Cataluña
Malvados
Desde que el parlamento de Cataluña, a instancias de una iniciativa ciudadana –habrá que creerlo–, prohibió por mayoría simple la celebración de corridas de toros en aquella autonomía, estoy intentando crear una corriente de solidaridad con los caracoles, hasta la fecha sin éxito. Se trata de un asunto sentimental y particularmente doloroso. Me considero, desde la infancia, un amante de los caracoles. Tienen cuernos, como los toros, pero no los usan para defenderse. Son criaturas vivas que sienten y se asustan, como los toros, pero carecen de poderío muscular para revolverse contra quienes los secuestran y meten en una bolsa con las peores intenciones. El caracol se refugia en su caparazón cuando percibe que una mano le arranca de su pequeño mundo. Y sufre. No conozco a nadie que haya acudido a un hospital como consecuencia de un ataque de caracol. Además, los caracoles cuentan con la simpatía de los niños. Resulta extraño lo de los animales. Un niño ve una rata y llora. Contempla un caracol y sonríe. Nadie le ha influido en el rechazo y la aceptación. Una babosa, prima hermana de los caracoles, les causa repulsión, y el caracol les anima y alegra.
No entiendo cómo una sociedad tan civilizada, desarrollada y amante de la naturaleza como es la catalana, puede disfrutar con la ingestión de caracoles. Un caracol no embiste con fuerza para ayudar a crear arte, pero es también un ser vivo. A un caracol no le permiten vivir en el prodigio de las dehesas durante cuatro años, bien cuidados y alimentados. Se tienen que buscar la vida ellos solitos, y sin nacen en Cataluña, su vida es muy breve. Los agarran, los matan, los cocinan, los salsean y se los comen. Me atormenta la sensibilidad figurarme que muchos de los parlamentarios autonómicos de Cataluña contrarios a las corridas de toros sean capaces de zamparse una veintena de caracoles y quedarse tan panchos. Se están comiendo con salsa la imaginación de los niños y las canciones de cuna. Siempre hay un caracol que saca los cuernos al sol en la figuración infantil. Si la sociedad defiende al sapo partero, al mochuelo moteado, al buitre leonado y al atún rojo, ¿por qué permite la masacre de caracoles en Cataluña? ¿Vale más la vida de un toro que la de un caracol?

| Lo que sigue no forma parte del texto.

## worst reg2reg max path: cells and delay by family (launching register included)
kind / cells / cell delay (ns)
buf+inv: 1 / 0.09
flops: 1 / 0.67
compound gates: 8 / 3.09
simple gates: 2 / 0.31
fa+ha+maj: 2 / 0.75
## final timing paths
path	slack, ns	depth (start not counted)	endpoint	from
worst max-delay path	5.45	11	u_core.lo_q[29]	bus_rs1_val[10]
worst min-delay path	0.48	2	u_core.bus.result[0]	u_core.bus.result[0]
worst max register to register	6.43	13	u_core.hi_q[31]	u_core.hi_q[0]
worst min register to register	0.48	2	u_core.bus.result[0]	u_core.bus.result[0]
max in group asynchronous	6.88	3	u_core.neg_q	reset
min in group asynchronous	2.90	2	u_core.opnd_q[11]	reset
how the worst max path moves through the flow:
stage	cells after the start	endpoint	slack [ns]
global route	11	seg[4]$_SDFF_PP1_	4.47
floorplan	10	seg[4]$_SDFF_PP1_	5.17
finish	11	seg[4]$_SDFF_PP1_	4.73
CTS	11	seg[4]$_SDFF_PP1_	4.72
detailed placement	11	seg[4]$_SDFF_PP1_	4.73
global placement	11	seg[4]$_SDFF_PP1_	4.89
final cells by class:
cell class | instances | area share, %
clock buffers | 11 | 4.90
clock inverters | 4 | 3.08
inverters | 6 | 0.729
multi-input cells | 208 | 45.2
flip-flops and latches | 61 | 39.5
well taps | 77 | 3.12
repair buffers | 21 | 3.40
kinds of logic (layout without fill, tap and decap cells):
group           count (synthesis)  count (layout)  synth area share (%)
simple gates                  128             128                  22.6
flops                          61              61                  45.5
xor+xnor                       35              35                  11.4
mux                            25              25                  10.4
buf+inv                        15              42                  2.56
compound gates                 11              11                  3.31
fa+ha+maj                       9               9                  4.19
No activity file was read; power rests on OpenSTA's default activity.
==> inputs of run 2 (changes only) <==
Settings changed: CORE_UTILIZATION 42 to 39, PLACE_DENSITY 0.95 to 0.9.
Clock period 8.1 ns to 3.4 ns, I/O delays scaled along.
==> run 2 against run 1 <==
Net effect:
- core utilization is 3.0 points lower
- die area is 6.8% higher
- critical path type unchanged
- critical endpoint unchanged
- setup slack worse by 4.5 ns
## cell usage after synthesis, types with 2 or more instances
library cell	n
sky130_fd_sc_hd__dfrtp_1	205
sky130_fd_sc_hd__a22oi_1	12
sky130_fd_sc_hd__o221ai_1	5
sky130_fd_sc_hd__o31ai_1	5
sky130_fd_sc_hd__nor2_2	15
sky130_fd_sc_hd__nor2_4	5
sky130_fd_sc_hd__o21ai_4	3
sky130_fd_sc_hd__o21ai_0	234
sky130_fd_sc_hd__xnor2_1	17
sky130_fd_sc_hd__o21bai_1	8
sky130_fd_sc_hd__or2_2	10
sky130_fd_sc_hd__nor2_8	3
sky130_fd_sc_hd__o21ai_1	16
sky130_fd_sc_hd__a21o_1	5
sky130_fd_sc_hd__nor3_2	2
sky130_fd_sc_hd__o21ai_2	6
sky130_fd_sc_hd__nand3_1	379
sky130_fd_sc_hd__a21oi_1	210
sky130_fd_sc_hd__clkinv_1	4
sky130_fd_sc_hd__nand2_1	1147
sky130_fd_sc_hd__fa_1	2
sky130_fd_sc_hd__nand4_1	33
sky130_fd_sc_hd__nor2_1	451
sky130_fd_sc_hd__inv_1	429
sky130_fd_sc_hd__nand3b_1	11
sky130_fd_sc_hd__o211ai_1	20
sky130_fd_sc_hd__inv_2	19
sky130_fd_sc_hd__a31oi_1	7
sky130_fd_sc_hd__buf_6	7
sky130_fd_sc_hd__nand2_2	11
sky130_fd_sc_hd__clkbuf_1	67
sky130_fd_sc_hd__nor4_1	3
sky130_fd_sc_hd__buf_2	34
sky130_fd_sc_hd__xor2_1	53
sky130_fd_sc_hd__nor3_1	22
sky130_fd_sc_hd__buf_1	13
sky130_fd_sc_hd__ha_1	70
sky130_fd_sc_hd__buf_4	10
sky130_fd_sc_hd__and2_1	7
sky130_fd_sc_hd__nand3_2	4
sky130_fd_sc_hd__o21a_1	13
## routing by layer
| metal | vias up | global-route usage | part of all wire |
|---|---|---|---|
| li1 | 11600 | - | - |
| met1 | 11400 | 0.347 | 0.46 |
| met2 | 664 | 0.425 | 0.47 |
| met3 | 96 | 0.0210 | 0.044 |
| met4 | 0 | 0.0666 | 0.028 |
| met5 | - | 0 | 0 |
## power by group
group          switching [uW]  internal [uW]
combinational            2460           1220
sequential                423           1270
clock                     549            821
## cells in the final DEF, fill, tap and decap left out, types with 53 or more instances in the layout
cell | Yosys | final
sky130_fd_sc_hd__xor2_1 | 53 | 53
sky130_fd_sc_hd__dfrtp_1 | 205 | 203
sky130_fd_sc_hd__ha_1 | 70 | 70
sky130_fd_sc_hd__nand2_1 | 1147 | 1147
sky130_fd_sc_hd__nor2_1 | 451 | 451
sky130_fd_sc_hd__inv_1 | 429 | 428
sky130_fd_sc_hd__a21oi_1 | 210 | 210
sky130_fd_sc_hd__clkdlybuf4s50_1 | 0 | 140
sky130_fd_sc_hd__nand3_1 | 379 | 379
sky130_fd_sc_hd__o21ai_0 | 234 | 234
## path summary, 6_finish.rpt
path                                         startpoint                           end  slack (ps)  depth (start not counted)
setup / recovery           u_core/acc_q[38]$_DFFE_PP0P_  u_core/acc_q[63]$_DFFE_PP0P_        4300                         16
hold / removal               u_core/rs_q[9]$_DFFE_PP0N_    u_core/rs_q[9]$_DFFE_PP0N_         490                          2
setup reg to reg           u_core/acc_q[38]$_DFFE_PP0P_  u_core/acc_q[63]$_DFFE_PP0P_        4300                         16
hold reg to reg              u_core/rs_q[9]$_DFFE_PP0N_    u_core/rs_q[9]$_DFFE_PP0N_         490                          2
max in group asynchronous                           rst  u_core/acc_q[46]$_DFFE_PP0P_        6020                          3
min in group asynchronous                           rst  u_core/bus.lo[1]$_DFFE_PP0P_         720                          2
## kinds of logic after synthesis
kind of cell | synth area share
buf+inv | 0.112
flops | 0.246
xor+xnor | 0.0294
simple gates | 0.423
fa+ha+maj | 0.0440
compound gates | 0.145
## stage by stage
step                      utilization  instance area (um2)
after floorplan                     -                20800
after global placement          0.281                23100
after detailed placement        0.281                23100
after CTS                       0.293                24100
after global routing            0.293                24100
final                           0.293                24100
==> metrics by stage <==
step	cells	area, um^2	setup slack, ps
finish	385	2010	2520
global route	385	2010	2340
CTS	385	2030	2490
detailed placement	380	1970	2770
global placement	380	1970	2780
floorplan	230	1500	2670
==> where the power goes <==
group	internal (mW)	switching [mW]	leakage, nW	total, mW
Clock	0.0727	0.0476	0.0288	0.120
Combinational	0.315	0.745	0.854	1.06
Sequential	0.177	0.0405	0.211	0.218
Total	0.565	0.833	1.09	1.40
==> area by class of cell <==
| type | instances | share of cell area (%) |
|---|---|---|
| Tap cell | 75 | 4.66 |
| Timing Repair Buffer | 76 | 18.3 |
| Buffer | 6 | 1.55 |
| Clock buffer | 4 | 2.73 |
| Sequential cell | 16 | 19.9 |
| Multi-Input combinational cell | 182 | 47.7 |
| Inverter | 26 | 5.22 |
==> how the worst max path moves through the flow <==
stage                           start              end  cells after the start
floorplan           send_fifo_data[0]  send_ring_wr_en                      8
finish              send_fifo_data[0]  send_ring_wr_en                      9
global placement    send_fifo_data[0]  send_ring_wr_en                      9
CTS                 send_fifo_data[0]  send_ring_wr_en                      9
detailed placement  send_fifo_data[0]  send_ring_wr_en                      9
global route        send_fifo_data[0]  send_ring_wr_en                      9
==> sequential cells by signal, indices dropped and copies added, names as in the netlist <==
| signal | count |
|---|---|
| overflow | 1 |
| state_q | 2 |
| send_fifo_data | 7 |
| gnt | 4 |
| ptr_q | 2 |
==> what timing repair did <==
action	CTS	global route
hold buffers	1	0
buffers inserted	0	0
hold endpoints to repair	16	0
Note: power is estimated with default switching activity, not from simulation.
`src/rtl/bf16_to_bcd_disp_pkg.sv`:
```
// Shared constants, FSM encoding and the BCD digit-adjust helper for the
// BF16-to-decimal display converter.
package bf16_to_bcd_disp_pkg;

   localparam int BF16_SIGN_W   = 1;
   localparam int BF16_EXP_W    = 8;
   localparam int BF16_FRAC_W   = 7;
   localparam int BF16_EXP_BIAS = 127;
   localparam int DISP_DIGITS   = 4;
   localparam int NBITS         = 24;

   localparam logic [9:0]       DISP_SCALE = 10'd1000;
   localparam logic [7:0]       OVF_EXP    = 8'd141;
   // Exponent at which m*SCALE already carries the right weight (bias + fraction bits).
   localparam logic [7:0]       UNITY_EXP  = 8'(BF16_EXP_BIAS + BF16_FRAC_W);
   localparam logic [NBITS-1:0] N_OVF      = 24'd10_000_000;

   typedef enum logic [2:0] {
      S_IDLE   = 3'd0,
      S_DECODE = 3'd1,
      S_BCD    = 3'd2,
      S_SELECT = 3'd3,
      S_FINISH = 3'd4
   } state_t;

   function automatic logic [31:0] bcd_adjust(input logic [31:0] bcd);
      logic [31:0] res;
      res = bcd;
      for (int i = 0; i < 8; i++) begin
         if (bcd[4*i +: 4] >= 4'd5) begin
            res[4*i +: 4] = bcd[4*i +: 4] + 4'd3;
         end else begin
            res[4*i +: 4] = bcd[4*i +: 4];
         end
      end
      return res;
   endfunction

endpackage

```
`src/rtl/bf16_to_bcd_disp_bin_to_bcd.sv`:
```
// Sequential 24-bit double-dabble: one shift-add-3 step per cycle, 24 cycles.
// o_done marks the cycle whose clock edge completes the last shift.
module bf16_to_bcd_disp_bin_to_bcd
   import bf16_to_bcd_disp_pkg::*;
(
   input  logic             clk,
   input  logic             rst_n,
   input  logic             i_start,
   input  logic [NBITS-1:0] i_bin,
   output logic [31:0]      o_bcd,
   output logic             o_done
);

   localparam logic [4:0] LAST_CNT = 5'(NBITS - 1);

   logic [NBITS-1:0] r_bin;
   logic [31:0]      r_bcd;
   logic [4:0]       r_cnt;
   logic             r_busy;
   logic [31:0]      w_adj;

   assign w_adj  = bcd_adjust(r_bcd);
   assign o_bcd  = r_bcd;
   assign o_done = r_busy && (r_cnt == LAST_CNT);

   // Load on start, then shift one binary bit into the adjusted BCD word per cycle.
   always_ff @(posedge clk or negedge rst_n) begin
      if (!rst_n) begin
         r_bin  <= '0;
         r_bcd  <= '0;
         r_cnt  <= 5'd0;
         r_busy <= 1'b0;
      end else if (r_busy) begin
         {r_bcd, r_bin} <= {w_adj, r_bin} << 1;
         r_cnt          <= r_cnt + 5'd1;
         r_busy         <= (r_cnt != LAST_CNT);
      end else if (i_start) begin
         r_bin  <= i_bin;
         r_bcd  <= '0;
         r_cnt  <= 5'd0;
         r_busy <= 1'b1;
      end else begin
         r_busy <= 1'b0;
      end
   end

endmodule

```
`src/rtl/bf16_to_bcd_disp.sv`:
```
// BF16 result -> 4-digit BCD display word with decimal point, sign, NaN and
// overflow flags. Decode/scale, 24-cycle double-dabble, then digit-window select.
module bf16_to_bcd_disp
   import bf16_to_bcd_disp_pkg::*;
(
   input  logic                       clk,
   input  logic                       rst_n,
   input  logic                       i_start,
   input  logic [15:0]                i_bf16_in,
   input  logic                       i_err_in,
   output logic [4*DISP_DIGITS-1:0]   o_digits,
   output logic [1:0]                 o_frac_digits,
   output logic                       o_neg,
   output logic                       o_nan,
   output logic                       o_ovf,
   output logic                       o_busy,
   output logic                       o_done
);

   state_t r_state, w_state_nxt;

   logic [15:0]      r_bf16,       w_bf16_nxt;
   logic             r_err,        w_err_nxt;
   logic [NBITS-1:0] r_n,          w_n_nxt;
   logic [15:0]      r_res_digits, w_res_digits_nxt;
   logic [1:0]       r_res_frac,   w_res_frac_nxt;
   logic             r_res_neg,    w_res_neg_nxt;
   logic             r_res_nan,    w_res_nan_nxt;
   logic             r_res_ovf,    w_res_ovf_nxt;
   logic [15:0]      r_digits,     w_digits_nxt;
   logic [1:0]       r_frac,       w_frac_nxt;
   logic             r_neg,        w_neg_nxt;
   logic             r_nan,        w_nan_nxt;
   logic             r_ovf,        w_ovf_nxt;
   logic             r_busy,       w_busy_nxt;
   logic             r_done,       w_done_nxt;

   logic [BF16_EXP_W-1:0]  w_exp;
   logic [BF16_FRAC_W-1:0] w_frac;
   logic [7:0]             w_mant;
   logic                   w_sign;
   logic                   w_is_nan;
   logic                   w_is_ovf;
   logic [NBITS-1:0]       w_p;
   logic [7:0]             w_rsh;
   logic [NBITS-1:0]       w_round;
   logic [NBITS-1:0]       w_n_dec;
   logic                   w_bcd_start;
   logic                   w_bcd_done;
   logic [31:0]            w_bcd;

   assign w_sign   = r_bf16[15 -: BF16_SIGN_W];
   assign w_exp    = r_bf16[14:7];
   assign w_frac   = r_bf16[6:0];
   assign w_mant   = {1'b1, w_frac};
   assign w_is_nan = r_err || ((w_exp == 8'hFF) && (w_frac != 7'd0));
   assign w_is_ovf = (w_exp >= OVF_EXP);
   assign w_p      = 24'(w_mant) * 24'(DISP_SCALE);
   assign w_rsh    = UNITY_EXP - w_exp;

   // Scaled integer N = round(|x| * 1000), half rounded up on right shifts.
   always_comb begin
      w_n_dec = '0;
      w_round = '0;
      if (w_exp == 8'd0) begin
         w_n_dec = '0;
      end else if (w_exp >= UNITY_EXP) begin
         w_n_dec = w_p << (w_exp - UNITY_EXP);
      end else if (w_rsh <= 8'd18) begin
         w_round = 24'd1 << (w_rsh - 8'd1);
         w_n_dec = (w_p + w_round) >> w_rsh;
      end else begin
         w_n_dec = '0;
      end
   end

   bf16_to_bcd_disp_bin_to_bcd u_bin_to_bcd (
      .clk     (clk),
      .rst_n   (rst_n),
      .i_start (w_bcd_start),
      .i_bin   (w_n_dec),
      .o_bcd   (w_bcd),
      .o_done  (w_bcd_done)
   );

   // Next-state, result staging and output-register logic.
   always_comb begin
      w_state_nxt      = r_state;
      w_bf16_nxt       = r_bf16;
      w_err_nxt        = r_err;
      w_n_nxt          = r_n;
      w_res_digits_nxt = r_res_digits;
      w_res_frac_nxt   = r_res_frac;
      w_res_neg_nxt    = r_res_neg;
      w_res_nan_nxt    = r_res_nan;
      w_res_ovf_nxt    = r_res_ovf;
      w_digits_nxt     = r_digits;
      w_frac_nxt       = r_frac;
      w_neg_nxt        = r_neg;
      w_nan_nxt        = r_nan;
      w_ovf_nxt        = r_ovf;
      w_busy_nxt       = r_busy;
      w_done_nxt       = 1'b0;
      w_bcd_start      = 1'b0;
      case (r_state)
         S_IDLE: begin
            if (i_start) begin
               w_bf16_nxt  = i_bf16_in;
               w_err_nxt   = i_err_in;
               w_busy_nxt  = 1'b1;
               w_state_nxt = S_DECODE;
            end else begin
               w_busy_nxt  = 1'b0;
            end
         end
         S_DECODE: begin
            w_res_digits_nxt = 16'd0;
            w_res_frac_nxt   = 2'd0;
            w_res_neg_nxt    = 1'b0;
            if (w_is_nan) begin
               w_res_nan_nxt = 1'b1;
               w_res_ovf_nxt = 1'b0;
               w_state_nxt   = S_FINISH;
            end else if (w_is_ovf) begin
               w_res_nan_nxt = 1'b0;
               w_res_ovf_nxt = 1'b1;
               w_state_nxt   = S_FINISH;
            end else begin
               w_n_nxt     = w_n_dec;
               w_bcd_start = 1'b1;
               w_state_nxt = S_BCD;
            end
         end
         S_BCD: begin
            if (w_bcd_done) begin
               if (r_n >= N_OVF) begin
                  w_res_digits_nxt = 16'd0;
                  w_res_frac_nxt   = 2'd0;
                  w_res_neg_nxt    = 1'b0;
                  w_res_nan_nxt    = 1'b0;
                  w_res_ovf_nxt    = 1'b1;
                  w_state_nxt      = S_FINISH;
               end else begin
                  w_state_nxt      = S_SELECT;
               end
            end else begin
               w_state_nxt = S_BCD;
            end
         end
         S_SELECT: begin
            // Window starts at the highest nonzero digit among D6..D4, else D3.
            if (w_bcd[27:24] != 4'd0) begin
               w_res_digits_nxt = w_bcd[27:12];
               w_res_frac_nxt   = 2'd0;
            end else if (w_bcd[23:20] != 4'd0) begin
               w_res_digits_nxt = w_bcd[23:8];
               w_res_frac_nxt   = 2'd1;
            end else if (w_bcd[19:16] != 4'd0) begin
               w_res_digits_nxt = w_bcd[19:4];
               w_res_frac_nxt   = 2'd2;
            end else begin
               w_res_digits_nxt = w_bcd[15:0];
               w_res_frac_nxt   = 2'd3;
            end
            w_res_neg_nxt = w_sign && (w_bcd != 32'd0);
            w_res_nan_nxt = 1'b0;
            w_res_ovf_nxt = 1'b0;
            w_state_nxt   = S_FINISH;
         end
         S_FINISH: begin
            w_digits_nxt = r_res_digits;
            w_frac_nxt   = r_res_frac;
            w_neg_nxt    = r_res_neg;
            w_nan_nxt    = r_res_nan;
            w_ovf_nxt    = r_res_ovf;
            w_done_nxt   = 1'b1;
            w_busy_nxt   = 1'b0;
            w_state_nxt  = S_IDLE;
         end
         default: begin
            w_busy_nxt  = 1'b0;
            w_state_nxt = S_IDLE;
         end
      endcase
   end

   // FSM state register.
   always_ff @(posedge clk or negedge rst_n) begin
      if (!rst_n) begin
         r_state <= S_IDLE;
      end else begin
         r_state <= w_state_nxt;
      end
   end

   // Datapath, staging and output registers.
   always_ff @(posedge clk or negedge rst_n) begin
      if (!rst_n) begin
         r_bf16       <= 16'd0;
         r_err        <= 1'b0;
         r_n          <= '0;
         r_res_digits <= 16'd0;
         r_res_frac   <= 2'd0;
         r_res_neg    <= 1'b0;
         r_res_nan    <= 1'b0;
         r_res_ovf    <= 1'b0;
         r_digits     <= 16'd0;
         r_frac       <= 2'd0;
         r_neg        <= 1'b0;
         r_nan        <= 1'b0;
         r_ovf        <= 1'b0;
         r_busy       <= 1'b0;
         r_done       <= 1'b0;
      end else begin
         r_bf16       <= w_bf16_nxt;
         r_err        <= w_err_nxt;
         r_n          <= w_n_nxt;
         r_res_digits <= w_res_digits_nxt;
         r_res_frac   <= w_res_frac_nxt;
         r_res_neg    <= w_res_neg_nxt;
         r_res_nan    <= w_res_nan_nxt;
         r_res_ovf    <= w_res_ovf_nxt;
         r_digits     <= w_digits_nxt;
         r_frac       <= w_frac_nxt;
         r_neg        <= w_neg_nxt;
         r_nan        <= w_nan_nxt;
         r_ovf        <= w_ovf_nxt;
         r_busy       <= w_busy_nxt;
         r_done       <= w_done_nxt;
      end
   end

   assign o_digits      = r_digits;
   assign o_frac_digits = r_frac;
   assign o_neg         = r_neg;
   assign o_nan         = r_nan;
   assign o_ovf         = r_ovf;
   assign o_busy        = r_busy;
   assign o_done        = r_done;

endmodule

```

Al fin y al cabo, el toro de lidia es un maravilloso animal que el hombre ha creado y perfeccionado desde las ganaderías. El caracol, aunque también existan explotaciones dedicadas a su cría, es un molusco sensible al que no se le concede la oportunidad de encontrar el sitio en sus paisajes. Siempre hay una mano preparada para fastidiar su futuro. Tampoco me gusta cómo tratan a los cerdos en Lérida, pero intento centrarme en los caracoles. No me satisface saber que apenas quedan atunes rojos en el Mediterráneo catalán, pero intento centrarme en los caracoles. Comer caracoles es de ogro de cuento. Y ese asco de salsa. Y esa expresión de gula de los parlamentarios antitaurinos ante la visión de los pobres moluscos ya fallecidos y cocinados. Los ecologistas «sandía» de Cataluña no defienden al caracol. Hagámoslo desde el resto de España al grito de ¡Salvemos a los caracoles! Una belleza viva y un asco gastronómico. ¡Malvados!